## TASK DESCRIPTION
Output all of the data verbatim.

## LISTED RECORDS

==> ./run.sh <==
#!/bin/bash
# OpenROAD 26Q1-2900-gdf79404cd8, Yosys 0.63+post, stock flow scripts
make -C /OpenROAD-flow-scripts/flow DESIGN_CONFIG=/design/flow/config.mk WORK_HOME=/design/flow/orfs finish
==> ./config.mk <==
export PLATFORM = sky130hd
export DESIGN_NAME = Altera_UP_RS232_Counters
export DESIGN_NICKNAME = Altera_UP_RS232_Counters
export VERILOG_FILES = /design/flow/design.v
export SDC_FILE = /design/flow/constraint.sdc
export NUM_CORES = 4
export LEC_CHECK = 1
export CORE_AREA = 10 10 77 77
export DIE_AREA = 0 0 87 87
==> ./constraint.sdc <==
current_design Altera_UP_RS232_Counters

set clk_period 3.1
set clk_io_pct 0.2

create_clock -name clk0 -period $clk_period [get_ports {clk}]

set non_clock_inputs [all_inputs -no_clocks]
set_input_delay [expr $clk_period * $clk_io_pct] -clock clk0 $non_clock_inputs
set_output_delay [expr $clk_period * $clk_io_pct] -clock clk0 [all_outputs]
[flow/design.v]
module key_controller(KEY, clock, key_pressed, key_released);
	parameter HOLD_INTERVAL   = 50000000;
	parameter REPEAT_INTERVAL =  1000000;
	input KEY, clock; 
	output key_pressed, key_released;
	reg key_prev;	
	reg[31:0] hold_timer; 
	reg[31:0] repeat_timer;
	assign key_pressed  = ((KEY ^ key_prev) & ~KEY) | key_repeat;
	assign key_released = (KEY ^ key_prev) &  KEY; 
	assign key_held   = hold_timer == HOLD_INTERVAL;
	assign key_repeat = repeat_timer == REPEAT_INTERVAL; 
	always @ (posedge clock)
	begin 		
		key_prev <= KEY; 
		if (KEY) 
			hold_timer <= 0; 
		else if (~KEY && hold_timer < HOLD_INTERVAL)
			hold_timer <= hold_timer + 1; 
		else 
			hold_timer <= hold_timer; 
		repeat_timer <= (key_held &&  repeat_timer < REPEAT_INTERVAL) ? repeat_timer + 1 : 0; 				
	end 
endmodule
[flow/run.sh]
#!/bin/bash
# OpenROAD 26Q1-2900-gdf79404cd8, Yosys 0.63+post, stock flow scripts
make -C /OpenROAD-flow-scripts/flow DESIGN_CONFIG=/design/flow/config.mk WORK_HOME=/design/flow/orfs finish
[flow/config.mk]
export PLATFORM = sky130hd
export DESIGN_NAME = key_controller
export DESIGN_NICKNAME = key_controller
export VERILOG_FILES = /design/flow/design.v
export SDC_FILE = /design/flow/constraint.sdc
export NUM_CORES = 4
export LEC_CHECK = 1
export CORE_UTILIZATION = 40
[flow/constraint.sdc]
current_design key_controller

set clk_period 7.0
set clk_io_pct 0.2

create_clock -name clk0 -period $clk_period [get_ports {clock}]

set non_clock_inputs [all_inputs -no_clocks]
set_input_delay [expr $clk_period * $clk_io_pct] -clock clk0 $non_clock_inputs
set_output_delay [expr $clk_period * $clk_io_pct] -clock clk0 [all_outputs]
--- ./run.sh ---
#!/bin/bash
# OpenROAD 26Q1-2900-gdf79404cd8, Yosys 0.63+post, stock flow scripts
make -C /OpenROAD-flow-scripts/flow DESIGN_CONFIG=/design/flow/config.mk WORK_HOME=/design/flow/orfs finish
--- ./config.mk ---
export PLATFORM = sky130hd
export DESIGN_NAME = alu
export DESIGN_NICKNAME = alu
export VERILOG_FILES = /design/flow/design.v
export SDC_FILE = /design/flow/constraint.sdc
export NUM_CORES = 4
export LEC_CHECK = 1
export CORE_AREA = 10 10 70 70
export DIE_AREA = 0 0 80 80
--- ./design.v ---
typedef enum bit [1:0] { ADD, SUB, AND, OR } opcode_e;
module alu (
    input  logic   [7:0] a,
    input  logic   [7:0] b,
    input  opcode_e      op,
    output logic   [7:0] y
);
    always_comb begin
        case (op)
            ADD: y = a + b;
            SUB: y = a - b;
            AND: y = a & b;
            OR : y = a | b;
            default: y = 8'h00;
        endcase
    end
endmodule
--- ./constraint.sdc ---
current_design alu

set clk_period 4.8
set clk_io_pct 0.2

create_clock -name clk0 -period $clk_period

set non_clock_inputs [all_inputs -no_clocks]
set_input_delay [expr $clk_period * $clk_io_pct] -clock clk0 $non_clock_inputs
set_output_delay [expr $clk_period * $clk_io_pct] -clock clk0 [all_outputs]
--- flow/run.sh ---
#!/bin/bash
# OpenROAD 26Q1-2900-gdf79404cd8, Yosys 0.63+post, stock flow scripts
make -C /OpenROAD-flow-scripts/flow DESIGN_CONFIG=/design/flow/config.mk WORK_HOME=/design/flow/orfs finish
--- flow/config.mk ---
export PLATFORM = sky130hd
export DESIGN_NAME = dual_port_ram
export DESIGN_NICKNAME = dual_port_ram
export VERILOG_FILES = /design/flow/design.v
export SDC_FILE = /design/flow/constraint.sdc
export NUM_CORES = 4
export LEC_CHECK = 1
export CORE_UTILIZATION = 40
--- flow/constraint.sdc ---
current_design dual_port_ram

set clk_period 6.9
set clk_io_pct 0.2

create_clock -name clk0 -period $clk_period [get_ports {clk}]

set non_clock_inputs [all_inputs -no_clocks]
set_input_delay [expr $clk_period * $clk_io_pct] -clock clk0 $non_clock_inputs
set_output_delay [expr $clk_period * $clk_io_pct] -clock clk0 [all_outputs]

## WRITTEN RESPONSE
==> ./run.sh <==
#!/bin/bash
# OpenROAD 26Q1-2900-gdf79404cd8, Yosys 0.63+post, stock flow scripts
make -C /OpenROAD-flow-scripts/flow DESIGN_CONFIG=/design/flow/config.mk WORK_HOME=/design/flow/orfs finish
==> ./config.mk <==
export PLATFORM = sky130hd
export DESIGN_NAME = Altera_UP_RS232_Counters
export DESIGN_NICKNAME = Altera_UP_RS232_Counters
export VERILOG_FILES = /design/flow/design.v
export SDC_FILE = /design/flow/constraint.sdc
export NUM_CORES = 4
export LEC_CHECK = 1
export CORE_AREA = 10 10 77 77
export DIE_AREA = 0 0 87 87
==> ./constraint.sdc <==
current_design Altera_UP_RS232_Counters

set clk_period 3.1
set clk_io_pct 0.2

create_clock -name clk0 -period $clk_period [get_ports {clk}]

set non_clock_inputs [all_inputs -no_clocks]
set_input_delay [expr $clk_period * $clk_io_pct] -clock clk0 $non_clock_inputs
set_output_delay [expr $clk_period * $clk_io_pct] -clock clk0 [all_outputs]
[flow/design.v]
module key_controller(KEY, clock, key_pressed, key_released);
	parameter HOLD_INTERVAL   = 50000000;
	parameter REPEAT_INTERVAL =  1000000;
	input KEY, clock; 
	output key_pressed, key_released;
	reg key_prev;	
	reg[31:0] hold_timer; 
	reg[31:0] repeat_timer;
	assign key_pressed  = ((KEY ^ key_prev) & ~KEY) | key_repeat;
	assign key_released = (KEY ^ key_prev) &  KEY; 
	assign key_held   = hold_timer == HOLD_INTERVAL;
	assign key_repeat = repeat_timer == REPEAT_INTERVAL; 
	always @ (posedge clock)
	begin 		
		key_prev <= KEY; 
		if (KEY) 
			hold_timer <= 0; 
		else if (~KEY && hold_timer < HOLD_INTERVAL)
			hold_timer <= hold_timer + 1; 
		else 
			hold_timer <= hold_timer; 
		repeat_timer <= (key_held &&  repeat_timer < REPEAT_INTERVAL) ? repeat_timer + 1 : 0; 				
	end 
endmodule
[flow/run.sh]
#!/bin/bash
# OpenROAD 26Q1-2900-gdf79404cd8, Yosys 0.63+post, stock flow scripts
make -C /OpenROAD-flow-scripts/flow DESIGN_CONFIG=/design/flow/config.mk WORK_HOME=/design/flow/orfs finish
[flow/config.mk]
export PLATFORM = sky130hd
export DESIGN_NAME = key_controller
export DESIGN_NICKNAME = key_controller
export VERILOG_FILES = /design/flow/design.v
export SDC_FILE = /design/flow/constraint.sdc
export NUM_CORES = 4
export LEC_CHECK = 1
export CORE_UTILIZATION = 40
[flow/constraint.sdc]
current_design key_controller

set clk_period 7.0
set clk_io_pct 0.2

create_clock -name clk0 -period $clk_period [get_ports {clock}]

set non_clock_inputs [all_inputs -no_clocks]
set_input_delay [expr $clk_period * $clk_io_pct] -clock clk0 $non_clock_inputs
set_output_delay [expr $clk_period * $clk_io_pct] -clock clk0 [all_outputs]
--- ./run.sh ---
#!/bin/bash
# OpenROAD 26Q1-2900-gdf79404cd8, Yosys 0.63+post, stock flow scripts
make -C /OpenROAD-flow-scripts/flow DESIGN_CONFIG=/design/flow/config.mk WORK_HOME=/design/flow/orfs finish
--- ./config.mk ---
export PLATFORM = sky130hd
export DESIGN_NAME = alu
export DESIGN_NICKNAME = alu
export VERILOG_FILES = /design/flow/design.v
export SDC_FILE = /design/flow/constraint.sdc
export NUM_CORES = 4
export LEC_CHECK = 1
export CORE_AREA = 10 10 70 70
export DIE_AREA = 0 0 80 80
--- ./design.v ---
typedef enum bit [1:0] { ADD, SUB, AND, OR } opcode_e;
module alu (
    input  logic   [7:0] a,
    input  logic   [7:0] b,
    input  opcode_e      op,
    output logic   [7:0] y
);
    always_comb begin
        case (op)
            ADD: y = a + b;
            SUB: y = a - b;
            AND: y = a & b;
            OR : y = a | b;
            default: y = 8'h00;
        endcase
    end
endmodule
--- ./constraint.sdc ---
current_design alu

set clk_period 4.8
set clk_io_pct 0.2

create_clock -name clk0 -period $clk_period

set non_clock_inputs [all_inputs -no_clocks]
set_input_delay [expr $clk_period * $clk_io_pct] -clock clk0 $non_clock_inputs
set_output_delay [expr $clk_period * $clk_io_pct] -clock clk0 [all_outputs]
--- flow/run.sh ---
#!/bin/bash
# OpenROAD 26Q1-2900-gdf79404cd8, Yosys 0.63+post, stock flow scripts
make -C /OpenROAD-flow-scripts/flow DESIGN_CONFIG=/design/flow/config.mk WORK_HOME=/design/flow/orfs finish
--- flow/config.mk ---
export PLATFORM = sky130hd
export DESIGN_NAME = dual_port_ram
export DESIGN_NICKNAME = dual_port_ram
export VERILOG_FILES = /design/flow/design.v
export SDC_FILE = /design/flow/constraint.sdc
export NUM_CORES = 4
export LEC_CHECK = 1
export CORE_UTILIZATION = 40
--- flow/constraint.sdc ---
current_design dual_port_ram

set clk_period 6.9
set clk_io_pct 0.2

create_clock -name clk0 -period $clk_period [get_ports {clk}]

set non_clock_inputs [all_inputs -no_clocks]
set_input_delay [expr $clk_period * $clk_io_pct] -clock clk0 $non_clock_inputs
set_output_delay [expr $clk_period * $clk_io_pct] -clock clk0 [all_outputs]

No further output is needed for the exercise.